What follows belongs to an exercise in optimizing a design on an open flow for small area, a short achievable clock period and few clock cycles per item; a production flow would make more cautious choices. At most, simulation tests tie the RTL to the original design; equivalence was not proved.

Design gz_core, start of the top module:
module gz_core (
  input  wire        clk,
  input  wire        rst,
  input  wire [17:0] cfg_coef,
  input  wire [17:0] cfg_sin,
  input  wire [7:0]  cfg_nm1,
  input  wire        in_valid,
  output wire        in_ready,
  input  wire [15:0] in_data,
  output wire        out_valid,
  input  wire        out_ready,
  output wire [31:0] out_re,
  output wire [31:0] out_im,
  output wire [31:0] out_mag,
  output wire [15:0] out_ph
);
Size: about 5200 cells after synthesis, ~360 flip-flops, about 180 I/O pins.
export LEC_CHECK = 0
export ABC_AREA = 1
export CAP_MARGIN = 20
export CORE_MARGIN = 2
export CORE_UTILIZATION = 55
export PLACE_DENSITY = 0.7
export SLEW_MARGIN = 20
create_clock -name core_clock -period 14.0 [get_ports {clk}]
standard.sh (not shown) runs the stock make flow with config.mk's settings and CLKGATE_MAP_FILE= SYNTH_SCRIPT=/design/flow/synth_recipe.tcl, a recipe that flattens the netlist after the stock synthesis.
==> flow/flow/run.sh <==
#!/bin/bash
# The standard layout, with the timing repair asked to reach a setup
# slack of SETUP_SLACK_MARGIN ns at the design's clock, and the port
# buffers made of the smallest buffer cell (the clock, constraints and every
# other setting stay the standard flow's own).
set -euo pipefail
bash standard.sh SETUP_SLACK_MARGIN=7.5 "BUFFER_PORTS_ARGS=-buffer_cell sky130_fd_sc_hd__buf_1" finish > flow_make.log 2>&1
Testbench counts at the start, summed over its fixed seeds: cycles 12,854, items 96.
Then changed:
--- a/flow/flow/run.sh
+++ b/flow/flow/run.sh
@@ -7 +7 @@
-bash standard.sh SETUP_SLACK_MARGIN=7.5 "BUFFER_PORTS_ARGS=-buffer_cell sky130_fd_sc_hd__buf_1" finish > flow_make.log 2>&1
+bash standard.sh SETUP_SLACK_MARGIN=7 "BUFFER_PORTS_ARGS=-buffer_cell sky130_fd_sc_hd__buf_1" finish > flow_make.log 2>&1
Synthesized area is unchanged.
Worst setup slack gets worse by 0.57 ns.
Clock-buffer cell count grows by 1.
Synthesized cell count does not change.
Core utilization shrinks by 0.59 points.
Wire length grows slightly.
Die area is unchanged.
Cell area shrinks slightly.

========
gz_core, a different RTL version from the one above (not shown whole).
Size in the first run: roughly 5400 cells after synthesis, ~360 flip-flops, roughly 180 I/O pins, ~43000 sq um of cells after synthesis.
==> flow/config.mk <==
export PLATFORM = sky130hd
export DESIGN_NAME = gz_core
export DESIGN_NICKNAME = gz_core
export VERILOG_FILES = /design/flow/design.v
export SDC_FILE = /design/flow/constraint.sdc
export NUM_CORES = 4
export LEC_CHECK = 0
export ABC_AREA = 1
export CAP_MARGIN = 20
export CORE_MARGIN = 2
export CORE_UTILIZATION = 55
export PLACE_DENSITY = 0.7
export SLEW_MARGIN = 20
==> flow/constraint.sdc <==
create_clock -name core_clock -period 14.0 [get_ports {clk}]
set_input_delay 2.8000 -clock core_clock [delete_from_list [all_inputs] [get_ports {clk}]]
set_output_delay 2.8000 -clock core_clock [all_outputs]
set_load 0.01 [all_outputs]
==> flow/flow/run.sh <==
#!/bin/bash
# The standard layout, with the timing repair asked to reach a setup
# slack of SETUP_SLACK_MARGIN ns at the design's clock (the clock, constraints
# and every other setting stay the standard flow's own).
set -euo pipefail
bash standard.sh SETUP_SLACK_MARGIN=7 finish > flow_make.log 2>&1
Testbench counts at the start, summed over its fixed seeds: cycles 12,854, items 96.
Rerun with:
==> flow/flow/run.sh (replaced) <==
#!/bin/bash
# The standard layout, with the timing repair asked to reach a setup
# slack of SETUP_SLACK_MARGIN ns at the design's clock, and the port
# buffers made of the smallest buffer cell (the clock, constraints and every
# other setting stay the standard flow's own).
set -euo pipefail
bash standard.sh SETUP_SLACK_MARGIN=7 "BUFFER_PORTS_ARGS=-buffer_cell sky130_fd_sc_hd__buf_1" finish > flow_make.log 2>&1
CTS_BUF_LIST = sky130_fd_sc_hd__clkbuf_8   (was unset)
Global-route usage went up by 0.58 points.
Clock skew went up by 0.018 ns.
Flip-flop and latch count is unchanged.
Synthesized cell count is unchanged.
Die area stays the same.

========
== main ==
Another version of the RTL of gz_core (not shown whole).
Size in the first run: roughly 4800 cells after synthesis, ~360 flip-flops, roughly 180 I/O pins, ~44000 um^2 of cells after synthesis.
clock: 14.0 ns
lec_check: 0
cap_margin: 20
core_margin: 2
core_utilization: 40
place_density: 0.6
slew_margin: 20
==> flow/flow/run.sh <==
#!/bin/bash
# The standard layout, with the timing repair asked to reach a setup
# slack of SETUP_SLACK_MARGIN ns at the design's clock (the clock, constraints
# and every other setting stay the standard flow's own).
set -euo pipefail
bash standard.sh SETUP_SLACK_MARGIN=7 finish > flow_make.log 2>&1
main went all the way through the flow, and no timing, DRC or antenna check failed.
Modified inputs, the feature branch compared to main
- ABC_AREA now 1, previously not set
==> notes.md <==
Complex-gate fraction of the synthesized area (higher): main. In the reports for the feature branch and main, the smaller overall routing resource usage belongs to main. main → the feature branch: minimum clock period after layout saw a decrease; relative area of non-clock buffer cells in the final design now sits lower. The feature branch finished end to end and its layout was clean on timing, DRC and antenna. The feature branch vs. main: final instance count without filler cells increased by 932 relative to the old numbers, final area closely matched the old numbers.
No run of this note included a check of the RTL's function; only the layout flow was run.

> **EXERCISE DETAILS**: In the answer, each entry from the listing must be transcribed exactly.

> **RESPONSE BELOW**:
What follows belongs to an exercise in optimizing a design on an open flow for small area, a short achievable clock period and few clock cycles per item; a production flow would make more cautious choices. At most, simulation tests tie the RTL to the original design; equivalence was not proved.

Design gz_core, start of the top module:
module gz_core (
  input  wire        clk,
  input  wire        rst,
  input  wire [17:0] cfg_coef,
  input  wire [17:0] cfg_sin,
  input  wire [7:0]  cfg_nm1,
  input  wire        in_valid,
  output wire        in_ready,
  input  wire [15:0] in_data,
  output wire        out_valid,
  input  wire        out_ready,
  output wire [31:0] out_re,
  output wire [31:0] out_im,
  output wire [31:0] out_mag,
  output wire [15:0] out_ph
);
Size: about 5200 cells after synthesis, ~360 flip-flops, about 180 I/O pins.
export LEC_CHECK = 0
export ABC_AREA = 1
export CAP_MARGIN = 20
export CORE_MARGIN = 2
export CORE_UTILIZATION = 55
export PLACE_DENSITY = 0.7
export SLEW_MARGIN = 20
create_clock -name core_clock -period 14.0 [get_ports {clk}]
standard.sh (not shown) runs the stock make flow with config.mk's settings and CLKGATE_MAP_FILE= SYNTH_SCRIPT=/design/flow/synth_recipe.tcl, a recipe that flattens the netlist after the stock synthesis.
==> flow/flow/run.sh <==
#!/bin/bash
# The standard layout, with the timing repair asked to reach a setup
# slack of SETUP_SLACK_MARGIN ns at the design's clock, and the port
# buffers made of the smallest buffer cell (the clock, constraints and every
# other setting stay the standard flow's own).
set -euo pipefail
bash standard.sh SETUP_SLACK_MARGIN=7.5 "BUFFER_PORTS_ARGS=-buffer_cell sky130_fd_sc_hd__buf_1" finish > flow_make.log 2>&1
Testbench counts at the start, summed over its fixed seeds: cycles 12,854, items 96.
Then changed:
--- a/flow/flow/run.sh
+++ b/flow/flow/run.sh
@@ -7 +7 @@
-bash standard.sh SETUP_SLACK_MARGIN=7.5 "BUFFER_PORTS_ARGS=-buffer_cell sky130_fd_sc_hd__buf_1" finish > flow_make.log 2>&1
+bash standard.sh SETUP_SLACK_MARGIN=7 "BUFFER_PORTS_ARGS=-buffer_cell sky130_fd_sc_hd__buf_1" finish > flow_make.log 2>&1
Synthesized area is unchanged.
Worst setup slack gets worse by 0.57 ns.
Clock-buffer cell count grows by 1.
Synthesized cell count does not change.
Core utilization shrinks by 0.59 points.
Wire length grows slightly.
Die area is unchanged.
Cell area shrinks slightly.

========
gz_core, a different RTL version from the one above (not shown whole).
Size in the first run: roughly 5400 cells after synthesis, ~360 flip-flops, roughly 180 I/O pins, ~43000 sq um of cells after synthesis.
==> flow/config.mk <==
export PLATFORM = sky130hd
export DESIGN_NAME = gz_core
export DESIGN_NICKNAME = gz_core
export VERILOG_FILES = /design/flow/design.v
export SDC_FILE = /design/flow/constraint.sdc
export NUM_CORES = 4
export LEC_CHECK = 0
export ABC_AREA = 1
export CAP_MARGIN = 20
export CORE_MARGIN = 2
export CORE_UTILIZATION = 55
export PLACE_DENSITY = 0.7
export SLEW_MARGIN = 20
==> flow/constraint.sdc <==
create_clock -name core_clock -period 14.0 [get_ports {clk}]
set_input_delay 2.8000 -clock core_clock [delete_from_list [all_inputs] [get_ports {clk}]]
set_output_delay 2.8000 -clock core_clock [all_outputs]
set_load 0.01 [all_outputs]
==> flow/flow/run.sh <==
#!/bin/bash
# The standard layout, with the timing repair asked to reach a setup
# slack of SETUP_SLACK_MARGIN ns at the design's clock (the clock, constraints
# and every other setting stay the standard flow's own).
set -euo pipefail
bash standard.sh SETUP_SLACK_MARGIN=7 finish > flow_make.log 2>&1
Testbench counts at the start, summed over its fixed seeds: cycles 12,854, items 96.
Rerun with:
==> flow/flow/run.sh (replaced) <==
#!/bin/bash
# The standard layout, with the timing repair asked to reach a setup
# slack of SETUP_SLACK_MARGIN ns at the design's clock, and the port
# buffers made of the smallest buffer cell (the clock, constraints and every
# other setting stay the standard flow's own).
set -euo pipefail
bash standard.sh SETUP_SLACK_MARGIN=7 "BUFFER_PORTS_ARGS=-buffer_cell sky130_fd_sc_hd__buf_1" finish > flow_make.log 2>&1
CTS_BUF_LIST = sky130_fd_sc_hd__clkbuf_8   (was unset)
Global-route usage went up by 0.58 points.
Clock skew went up by 0.018 ns.
Flip-flop and latch count is unchanged.
Synthesized cell count is unchanged.
Die area stays the same.

========
== main ==
Another version of the RTL of gz_core (not shown whole).
Size in the first run: roughly 4800 cells after synthesis, ~360 flip-flops, roughly 180 I/O pins, ~44000 um^2 of cells after synthesis.
clock: 14.0 ns
lec_check: 0
cap_margin: 20
core_margin: 2
core_utilization: 40
place_density: 0.6
slew_margin: 20
==> flow/flow/run.sh <==
#!/bin/bash
# The standard layout, with the timing repair asked to reach a setup
# slack of SETUP_SLACK_MARGIN ns at the design's clock (the clock, constraints
# and every other setting stay the standard flow's own).
set -euo pipefail
bash standard.sh SETUP_SLACK_MARGIN=7 finish > flow_make.log 2>&1
main went all the way through the flow, and no timing, DRC or antenna check failed.
Modified inputs, the feature branch compared to main
- ABC_AREA now 1, previously not set
==> notes.md <==
Complex-gate fraction of the synthesized area (higher): main. In the reports for the feature branch and main, the smaller overall routing resource usage belongs to main. main → the feature branch: minimum clock period after layout saw a decrease; relative area of non-clock buffer cells in the final design now sits lower. The feature branch finished end to end and its layout was clean on timing, DRC and antenna. The feature branch vs. main: final instance count without filler cells increased by 932 relative to the old numbers, final area closely matched the old numbers.
No run of this note included a check of the RTL's function; only the layout flow was run.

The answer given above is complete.